───── DATASET CONTENT
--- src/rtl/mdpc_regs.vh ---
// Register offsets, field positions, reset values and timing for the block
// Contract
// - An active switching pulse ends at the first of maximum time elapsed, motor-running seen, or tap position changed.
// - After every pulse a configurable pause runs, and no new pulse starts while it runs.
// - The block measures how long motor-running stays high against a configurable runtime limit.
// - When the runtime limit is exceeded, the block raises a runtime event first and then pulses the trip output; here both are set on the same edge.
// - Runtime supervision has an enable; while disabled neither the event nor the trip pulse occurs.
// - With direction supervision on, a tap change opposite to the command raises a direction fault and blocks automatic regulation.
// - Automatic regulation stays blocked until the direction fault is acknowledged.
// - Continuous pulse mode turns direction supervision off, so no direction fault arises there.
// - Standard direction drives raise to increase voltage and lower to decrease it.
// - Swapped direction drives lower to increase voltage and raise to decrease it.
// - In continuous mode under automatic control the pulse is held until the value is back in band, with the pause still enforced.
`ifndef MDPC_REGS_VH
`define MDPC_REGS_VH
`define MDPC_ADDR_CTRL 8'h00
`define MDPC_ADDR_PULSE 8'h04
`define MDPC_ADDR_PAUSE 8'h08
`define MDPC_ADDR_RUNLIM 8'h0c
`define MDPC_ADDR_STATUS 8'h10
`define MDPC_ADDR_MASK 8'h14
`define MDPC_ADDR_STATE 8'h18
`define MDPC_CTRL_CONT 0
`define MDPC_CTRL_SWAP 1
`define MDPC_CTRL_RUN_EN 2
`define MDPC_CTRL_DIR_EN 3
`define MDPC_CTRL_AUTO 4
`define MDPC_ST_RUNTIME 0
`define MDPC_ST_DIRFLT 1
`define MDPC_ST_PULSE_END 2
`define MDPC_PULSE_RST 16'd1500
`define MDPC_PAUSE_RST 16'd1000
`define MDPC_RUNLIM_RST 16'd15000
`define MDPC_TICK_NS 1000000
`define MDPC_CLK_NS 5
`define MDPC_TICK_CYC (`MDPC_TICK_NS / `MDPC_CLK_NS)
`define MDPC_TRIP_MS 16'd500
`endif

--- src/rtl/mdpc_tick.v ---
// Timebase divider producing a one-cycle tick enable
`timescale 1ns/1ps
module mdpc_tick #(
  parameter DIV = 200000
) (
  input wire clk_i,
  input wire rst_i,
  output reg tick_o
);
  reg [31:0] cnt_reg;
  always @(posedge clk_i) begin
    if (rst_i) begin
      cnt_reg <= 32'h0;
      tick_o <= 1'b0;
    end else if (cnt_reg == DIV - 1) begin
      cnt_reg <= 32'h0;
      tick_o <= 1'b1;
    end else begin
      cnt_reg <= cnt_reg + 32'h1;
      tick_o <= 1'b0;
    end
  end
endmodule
──────────
───── DATASET CONTENT
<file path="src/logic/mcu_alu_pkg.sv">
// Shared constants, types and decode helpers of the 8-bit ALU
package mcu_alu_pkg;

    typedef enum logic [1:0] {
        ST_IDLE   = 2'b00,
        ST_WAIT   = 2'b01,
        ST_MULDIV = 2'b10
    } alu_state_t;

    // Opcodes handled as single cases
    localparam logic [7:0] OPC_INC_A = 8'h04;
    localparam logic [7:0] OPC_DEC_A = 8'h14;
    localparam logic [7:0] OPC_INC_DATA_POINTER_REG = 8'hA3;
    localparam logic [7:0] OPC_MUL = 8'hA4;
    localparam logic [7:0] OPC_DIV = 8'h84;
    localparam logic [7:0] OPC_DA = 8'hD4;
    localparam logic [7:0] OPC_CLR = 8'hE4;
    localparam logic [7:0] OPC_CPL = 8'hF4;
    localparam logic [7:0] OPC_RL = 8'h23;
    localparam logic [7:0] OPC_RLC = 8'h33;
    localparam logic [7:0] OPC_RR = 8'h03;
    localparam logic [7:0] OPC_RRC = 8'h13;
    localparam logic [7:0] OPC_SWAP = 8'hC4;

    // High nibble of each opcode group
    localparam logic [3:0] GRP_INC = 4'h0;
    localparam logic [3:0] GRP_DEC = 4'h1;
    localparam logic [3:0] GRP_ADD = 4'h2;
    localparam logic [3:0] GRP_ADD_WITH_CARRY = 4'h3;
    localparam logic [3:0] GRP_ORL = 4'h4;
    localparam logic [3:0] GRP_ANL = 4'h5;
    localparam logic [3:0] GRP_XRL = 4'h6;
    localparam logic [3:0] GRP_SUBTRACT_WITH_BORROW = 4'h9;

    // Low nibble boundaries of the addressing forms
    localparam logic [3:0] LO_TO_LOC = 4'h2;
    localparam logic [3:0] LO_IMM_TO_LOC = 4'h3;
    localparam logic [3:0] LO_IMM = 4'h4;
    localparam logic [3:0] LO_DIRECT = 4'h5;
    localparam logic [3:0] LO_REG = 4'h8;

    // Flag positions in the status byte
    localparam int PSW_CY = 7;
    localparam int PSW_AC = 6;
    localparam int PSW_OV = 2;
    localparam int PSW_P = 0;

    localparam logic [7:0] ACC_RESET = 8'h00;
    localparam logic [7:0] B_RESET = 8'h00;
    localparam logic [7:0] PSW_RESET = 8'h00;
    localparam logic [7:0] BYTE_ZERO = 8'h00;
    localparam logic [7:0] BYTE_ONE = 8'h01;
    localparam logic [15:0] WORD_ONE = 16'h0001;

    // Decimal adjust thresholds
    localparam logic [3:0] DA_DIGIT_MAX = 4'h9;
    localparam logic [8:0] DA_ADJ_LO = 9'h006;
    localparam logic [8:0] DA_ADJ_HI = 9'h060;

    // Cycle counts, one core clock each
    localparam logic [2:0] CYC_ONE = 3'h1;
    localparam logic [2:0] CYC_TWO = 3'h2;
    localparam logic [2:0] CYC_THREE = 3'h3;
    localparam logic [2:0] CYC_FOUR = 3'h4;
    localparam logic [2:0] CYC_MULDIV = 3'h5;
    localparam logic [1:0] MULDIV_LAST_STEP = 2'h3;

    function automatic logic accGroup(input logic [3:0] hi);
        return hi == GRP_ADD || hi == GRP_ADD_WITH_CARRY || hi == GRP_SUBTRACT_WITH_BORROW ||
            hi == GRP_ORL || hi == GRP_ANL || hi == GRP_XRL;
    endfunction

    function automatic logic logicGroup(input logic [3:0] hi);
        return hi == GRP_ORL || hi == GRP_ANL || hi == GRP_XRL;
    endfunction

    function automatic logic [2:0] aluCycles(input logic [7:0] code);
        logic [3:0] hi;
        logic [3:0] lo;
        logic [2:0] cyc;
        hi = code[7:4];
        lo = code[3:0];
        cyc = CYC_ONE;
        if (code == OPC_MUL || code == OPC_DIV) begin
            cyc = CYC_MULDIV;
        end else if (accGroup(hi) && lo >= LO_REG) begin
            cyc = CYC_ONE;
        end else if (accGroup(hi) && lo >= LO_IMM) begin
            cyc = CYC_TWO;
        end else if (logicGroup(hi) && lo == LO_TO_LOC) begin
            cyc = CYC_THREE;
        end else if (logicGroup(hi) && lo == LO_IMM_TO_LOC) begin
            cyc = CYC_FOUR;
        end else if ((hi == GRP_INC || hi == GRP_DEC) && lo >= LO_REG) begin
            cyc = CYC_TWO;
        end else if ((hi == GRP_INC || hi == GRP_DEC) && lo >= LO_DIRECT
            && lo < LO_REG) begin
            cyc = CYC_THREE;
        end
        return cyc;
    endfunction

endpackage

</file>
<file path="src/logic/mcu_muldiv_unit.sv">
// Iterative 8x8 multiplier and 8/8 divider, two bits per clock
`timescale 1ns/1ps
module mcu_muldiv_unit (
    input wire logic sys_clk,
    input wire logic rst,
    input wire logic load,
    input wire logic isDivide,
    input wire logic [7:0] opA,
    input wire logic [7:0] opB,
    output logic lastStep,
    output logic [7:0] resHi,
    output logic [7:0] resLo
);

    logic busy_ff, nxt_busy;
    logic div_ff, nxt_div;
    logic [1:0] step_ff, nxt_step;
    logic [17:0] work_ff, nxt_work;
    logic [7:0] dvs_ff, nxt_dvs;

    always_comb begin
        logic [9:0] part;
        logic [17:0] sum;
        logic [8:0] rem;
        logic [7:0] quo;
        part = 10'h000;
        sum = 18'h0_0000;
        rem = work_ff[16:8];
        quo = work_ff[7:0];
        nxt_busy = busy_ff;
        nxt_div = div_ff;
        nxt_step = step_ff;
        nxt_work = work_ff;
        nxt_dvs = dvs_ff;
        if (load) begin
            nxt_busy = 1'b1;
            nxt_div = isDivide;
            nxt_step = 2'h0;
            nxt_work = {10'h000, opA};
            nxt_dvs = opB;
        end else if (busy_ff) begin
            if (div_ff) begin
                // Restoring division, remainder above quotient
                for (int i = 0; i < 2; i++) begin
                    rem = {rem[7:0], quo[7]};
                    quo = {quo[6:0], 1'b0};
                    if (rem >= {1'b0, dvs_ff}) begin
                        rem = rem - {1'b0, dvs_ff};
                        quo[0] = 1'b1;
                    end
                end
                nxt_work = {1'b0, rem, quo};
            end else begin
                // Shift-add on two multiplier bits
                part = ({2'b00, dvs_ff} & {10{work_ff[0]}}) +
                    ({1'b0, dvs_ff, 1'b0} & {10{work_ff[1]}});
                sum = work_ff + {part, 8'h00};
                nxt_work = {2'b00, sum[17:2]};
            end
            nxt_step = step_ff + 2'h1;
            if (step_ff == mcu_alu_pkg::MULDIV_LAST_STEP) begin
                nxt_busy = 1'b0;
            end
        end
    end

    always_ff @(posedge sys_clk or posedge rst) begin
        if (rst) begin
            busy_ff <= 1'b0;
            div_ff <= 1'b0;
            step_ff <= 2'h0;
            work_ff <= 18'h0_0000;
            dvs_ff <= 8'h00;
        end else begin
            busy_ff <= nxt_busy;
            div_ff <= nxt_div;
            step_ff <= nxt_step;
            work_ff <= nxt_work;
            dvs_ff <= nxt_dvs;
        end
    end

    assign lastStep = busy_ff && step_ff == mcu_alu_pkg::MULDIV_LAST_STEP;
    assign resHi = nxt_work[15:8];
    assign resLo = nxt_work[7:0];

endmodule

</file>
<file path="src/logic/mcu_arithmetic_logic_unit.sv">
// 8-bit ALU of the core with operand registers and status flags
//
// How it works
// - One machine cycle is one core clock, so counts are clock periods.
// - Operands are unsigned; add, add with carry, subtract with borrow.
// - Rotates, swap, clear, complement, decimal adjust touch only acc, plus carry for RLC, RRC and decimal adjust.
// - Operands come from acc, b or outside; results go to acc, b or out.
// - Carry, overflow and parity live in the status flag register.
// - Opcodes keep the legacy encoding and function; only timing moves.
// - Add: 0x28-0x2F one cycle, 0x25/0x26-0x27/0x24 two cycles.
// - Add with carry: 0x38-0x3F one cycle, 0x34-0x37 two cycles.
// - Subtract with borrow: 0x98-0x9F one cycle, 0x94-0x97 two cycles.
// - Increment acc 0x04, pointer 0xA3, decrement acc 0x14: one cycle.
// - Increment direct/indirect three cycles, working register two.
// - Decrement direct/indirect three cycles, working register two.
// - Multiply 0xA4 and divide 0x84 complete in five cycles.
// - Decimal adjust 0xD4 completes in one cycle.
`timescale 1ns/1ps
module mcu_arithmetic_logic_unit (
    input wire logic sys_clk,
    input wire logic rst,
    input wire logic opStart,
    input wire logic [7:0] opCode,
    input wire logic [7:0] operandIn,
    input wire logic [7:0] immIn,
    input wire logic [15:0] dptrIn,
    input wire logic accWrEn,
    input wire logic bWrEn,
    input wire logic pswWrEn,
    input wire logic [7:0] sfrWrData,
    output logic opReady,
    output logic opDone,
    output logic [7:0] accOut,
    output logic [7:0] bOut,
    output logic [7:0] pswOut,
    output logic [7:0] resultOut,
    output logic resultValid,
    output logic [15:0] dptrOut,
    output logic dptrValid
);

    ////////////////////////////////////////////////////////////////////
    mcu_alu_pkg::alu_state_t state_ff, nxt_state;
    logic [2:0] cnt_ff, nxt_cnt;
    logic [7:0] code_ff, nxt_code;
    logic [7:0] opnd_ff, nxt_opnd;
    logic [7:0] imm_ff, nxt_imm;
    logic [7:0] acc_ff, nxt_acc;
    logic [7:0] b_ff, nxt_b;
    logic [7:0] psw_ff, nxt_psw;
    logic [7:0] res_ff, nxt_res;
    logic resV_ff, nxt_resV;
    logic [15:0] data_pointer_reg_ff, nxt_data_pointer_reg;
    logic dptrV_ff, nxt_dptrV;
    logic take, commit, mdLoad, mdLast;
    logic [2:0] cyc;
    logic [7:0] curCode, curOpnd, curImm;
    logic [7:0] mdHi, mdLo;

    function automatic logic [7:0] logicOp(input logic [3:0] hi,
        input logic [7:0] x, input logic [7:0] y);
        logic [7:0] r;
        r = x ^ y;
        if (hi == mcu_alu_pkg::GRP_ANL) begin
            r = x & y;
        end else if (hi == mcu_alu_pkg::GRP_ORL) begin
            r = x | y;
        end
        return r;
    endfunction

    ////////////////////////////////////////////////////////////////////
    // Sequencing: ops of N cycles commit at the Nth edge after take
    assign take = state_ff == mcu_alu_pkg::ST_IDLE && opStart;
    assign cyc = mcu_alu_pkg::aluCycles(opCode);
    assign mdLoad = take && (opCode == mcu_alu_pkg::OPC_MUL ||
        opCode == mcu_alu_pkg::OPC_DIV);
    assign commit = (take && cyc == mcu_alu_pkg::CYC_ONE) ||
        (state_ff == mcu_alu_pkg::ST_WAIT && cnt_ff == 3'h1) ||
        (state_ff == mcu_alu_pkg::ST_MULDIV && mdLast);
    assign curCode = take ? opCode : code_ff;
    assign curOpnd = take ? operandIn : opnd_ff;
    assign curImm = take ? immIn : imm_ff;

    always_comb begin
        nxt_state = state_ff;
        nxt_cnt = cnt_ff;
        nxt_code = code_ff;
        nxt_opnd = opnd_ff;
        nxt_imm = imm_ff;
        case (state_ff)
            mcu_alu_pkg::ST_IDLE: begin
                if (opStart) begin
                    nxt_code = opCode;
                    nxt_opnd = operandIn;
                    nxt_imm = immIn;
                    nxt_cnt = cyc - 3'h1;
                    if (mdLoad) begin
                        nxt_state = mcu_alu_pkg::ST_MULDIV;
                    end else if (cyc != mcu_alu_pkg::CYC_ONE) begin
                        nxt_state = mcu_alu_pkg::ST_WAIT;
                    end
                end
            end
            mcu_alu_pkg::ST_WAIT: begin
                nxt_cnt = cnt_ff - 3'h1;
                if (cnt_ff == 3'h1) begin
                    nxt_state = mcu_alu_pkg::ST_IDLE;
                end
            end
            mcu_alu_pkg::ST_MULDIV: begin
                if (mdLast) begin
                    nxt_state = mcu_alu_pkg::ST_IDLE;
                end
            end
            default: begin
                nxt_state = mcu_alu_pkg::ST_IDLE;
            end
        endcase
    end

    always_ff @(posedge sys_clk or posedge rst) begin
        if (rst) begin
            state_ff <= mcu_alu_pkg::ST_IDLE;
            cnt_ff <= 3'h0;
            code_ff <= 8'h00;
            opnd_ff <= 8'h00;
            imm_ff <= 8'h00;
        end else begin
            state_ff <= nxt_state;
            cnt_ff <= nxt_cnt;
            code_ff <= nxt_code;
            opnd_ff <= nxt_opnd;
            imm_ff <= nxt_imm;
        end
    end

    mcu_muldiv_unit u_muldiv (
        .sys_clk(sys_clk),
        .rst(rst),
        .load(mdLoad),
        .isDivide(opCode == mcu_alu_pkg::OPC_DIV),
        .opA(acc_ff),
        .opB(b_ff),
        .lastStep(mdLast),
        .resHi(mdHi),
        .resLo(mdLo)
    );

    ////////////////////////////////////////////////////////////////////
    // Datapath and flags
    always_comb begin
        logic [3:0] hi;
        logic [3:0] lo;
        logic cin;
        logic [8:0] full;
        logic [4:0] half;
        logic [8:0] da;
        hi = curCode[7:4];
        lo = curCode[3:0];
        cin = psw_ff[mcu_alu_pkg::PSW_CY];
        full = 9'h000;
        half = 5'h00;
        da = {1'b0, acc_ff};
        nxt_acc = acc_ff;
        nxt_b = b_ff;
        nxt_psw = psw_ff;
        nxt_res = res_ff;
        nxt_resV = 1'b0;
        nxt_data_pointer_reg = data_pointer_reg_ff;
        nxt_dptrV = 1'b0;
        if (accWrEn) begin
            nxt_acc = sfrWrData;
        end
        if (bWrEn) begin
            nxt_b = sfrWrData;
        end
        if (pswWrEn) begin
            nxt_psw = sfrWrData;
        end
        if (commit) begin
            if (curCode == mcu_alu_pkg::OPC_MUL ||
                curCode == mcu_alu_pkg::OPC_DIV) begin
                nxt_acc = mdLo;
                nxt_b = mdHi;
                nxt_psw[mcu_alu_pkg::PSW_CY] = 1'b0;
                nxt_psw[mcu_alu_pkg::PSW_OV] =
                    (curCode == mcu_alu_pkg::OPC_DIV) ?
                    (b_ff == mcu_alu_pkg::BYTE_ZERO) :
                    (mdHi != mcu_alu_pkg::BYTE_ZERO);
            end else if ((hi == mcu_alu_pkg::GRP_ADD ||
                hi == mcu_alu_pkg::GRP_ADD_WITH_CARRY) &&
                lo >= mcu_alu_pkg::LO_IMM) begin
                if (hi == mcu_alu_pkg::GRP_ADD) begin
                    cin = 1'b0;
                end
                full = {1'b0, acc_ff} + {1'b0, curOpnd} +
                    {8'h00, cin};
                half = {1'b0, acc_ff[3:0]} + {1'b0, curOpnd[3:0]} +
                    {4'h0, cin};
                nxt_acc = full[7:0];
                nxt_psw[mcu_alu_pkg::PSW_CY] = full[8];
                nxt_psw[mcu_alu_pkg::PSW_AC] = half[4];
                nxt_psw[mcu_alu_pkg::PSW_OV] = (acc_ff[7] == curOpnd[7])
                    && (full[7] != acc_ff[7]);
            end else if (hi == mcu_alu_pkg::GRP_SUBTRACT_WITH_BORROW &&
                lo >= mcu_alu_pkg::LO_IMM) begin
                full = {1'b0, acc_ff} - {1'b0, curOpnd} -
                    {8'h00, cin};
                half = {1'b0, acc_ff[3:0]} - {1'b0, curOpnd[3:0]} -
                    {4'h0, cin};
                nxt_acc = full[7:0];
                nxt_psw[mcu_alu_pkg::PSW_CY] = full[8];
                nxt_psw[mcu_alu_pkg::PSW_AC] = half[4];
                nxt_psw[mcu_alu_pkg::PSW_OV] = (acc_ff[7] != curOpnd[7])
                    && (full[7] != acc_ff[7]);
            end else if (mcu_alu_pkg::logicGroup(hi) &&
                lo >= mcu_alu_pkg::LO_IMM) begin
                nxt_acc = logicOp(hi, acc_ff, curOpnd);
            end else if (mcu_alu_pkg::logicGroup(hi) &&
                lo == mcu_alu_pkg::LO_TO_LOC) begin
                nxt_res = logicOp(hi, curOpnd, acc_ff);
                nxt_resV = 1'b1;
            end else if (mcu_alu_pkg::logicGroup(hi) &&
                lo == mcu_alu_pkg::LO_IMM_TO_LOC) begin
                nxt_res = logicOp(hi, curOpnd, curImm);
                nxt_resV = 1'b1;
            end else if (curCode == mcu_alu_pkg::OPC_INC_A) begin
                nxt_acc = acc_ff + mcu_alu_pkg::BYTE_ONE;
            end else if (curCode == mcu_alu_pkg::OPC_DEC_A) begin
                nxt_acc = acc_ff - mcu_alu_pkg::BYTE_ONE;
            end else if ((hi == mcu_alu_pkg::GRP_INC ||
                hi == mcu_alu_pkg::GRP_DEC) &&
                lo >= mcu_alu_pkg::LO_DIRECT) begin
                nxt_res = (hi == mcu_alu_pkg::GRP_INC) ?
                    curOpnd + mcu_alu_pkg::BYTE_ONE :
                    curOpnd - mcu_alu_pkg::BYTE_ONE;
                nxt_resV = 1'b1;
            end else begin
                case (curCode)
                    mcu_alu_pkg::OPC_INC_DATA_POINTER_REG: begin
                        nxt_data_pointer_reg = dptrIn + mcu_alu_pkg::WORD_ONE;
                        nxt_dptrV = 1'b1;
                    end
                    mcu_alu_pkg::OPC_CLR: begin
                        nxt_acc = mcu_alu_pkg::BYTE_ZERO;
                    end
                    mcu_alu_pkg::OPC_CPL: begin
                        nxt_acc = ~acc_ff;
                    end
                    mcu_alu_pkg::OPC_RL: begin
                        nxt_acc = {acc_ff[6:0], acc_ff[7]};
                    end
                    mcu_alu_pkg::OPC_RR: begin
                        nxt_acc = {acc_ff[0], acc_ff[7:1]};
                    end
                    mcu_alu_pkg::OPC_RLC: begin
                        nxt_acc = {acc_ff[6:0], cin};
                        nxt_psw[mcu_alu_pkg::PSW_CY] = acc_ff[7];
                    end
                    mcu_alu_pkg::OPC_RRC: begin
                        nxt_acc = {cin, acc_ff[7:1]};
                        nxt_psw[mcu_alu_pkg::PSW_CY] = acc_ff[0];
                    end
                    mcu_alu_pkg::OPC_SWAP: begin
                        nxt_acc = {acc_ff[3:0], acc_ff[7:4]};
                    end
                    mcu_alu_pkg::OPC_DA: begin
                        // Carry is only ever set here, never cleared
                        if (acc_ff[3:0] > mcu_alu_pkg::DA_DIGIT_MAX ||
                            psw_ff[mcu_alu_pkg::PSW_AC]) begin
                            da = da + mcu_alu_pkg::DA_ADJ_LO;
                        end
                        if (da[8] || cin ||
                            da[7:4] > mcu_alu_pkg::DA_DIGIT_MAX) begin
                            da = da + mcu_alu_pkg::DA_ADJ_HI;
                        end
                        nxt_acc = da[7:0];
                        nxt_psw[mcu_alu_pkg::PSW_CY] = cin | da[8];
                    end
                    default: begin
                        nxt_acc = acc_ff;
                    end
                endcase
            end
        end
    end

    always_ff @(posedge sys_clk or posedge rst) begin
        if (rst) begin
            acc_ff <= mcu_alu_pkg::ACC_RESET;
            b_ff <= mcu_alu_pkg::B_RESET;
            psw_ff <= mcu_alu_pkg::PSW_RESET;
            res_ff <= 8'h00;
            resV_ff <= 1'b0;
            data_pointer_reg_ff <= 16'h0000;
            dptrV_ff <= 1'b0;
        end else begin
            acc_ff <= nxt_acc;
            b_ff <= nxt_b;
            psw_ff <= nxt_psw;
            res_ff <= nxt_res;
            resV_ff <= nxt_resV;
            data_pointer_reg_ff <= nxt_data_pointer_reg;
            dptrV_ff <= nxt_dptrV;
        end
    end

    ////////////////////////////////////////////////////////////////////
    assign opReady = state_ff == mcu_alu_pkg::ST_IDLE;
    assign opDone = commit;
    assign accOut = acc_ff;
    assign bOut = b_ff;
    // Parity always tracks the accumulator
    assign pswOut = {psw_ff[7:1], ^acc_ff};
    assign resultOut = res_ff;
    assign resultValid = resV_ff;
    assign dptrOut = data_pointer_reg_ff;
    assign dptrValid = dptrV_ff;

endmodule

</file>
──────────
Where does the word "Opcodes" appear in the records? Copy every line that holds it.

    // Opcodes handled as single cases
// - Opcodes keep the legacy encoding and function; only timing moves.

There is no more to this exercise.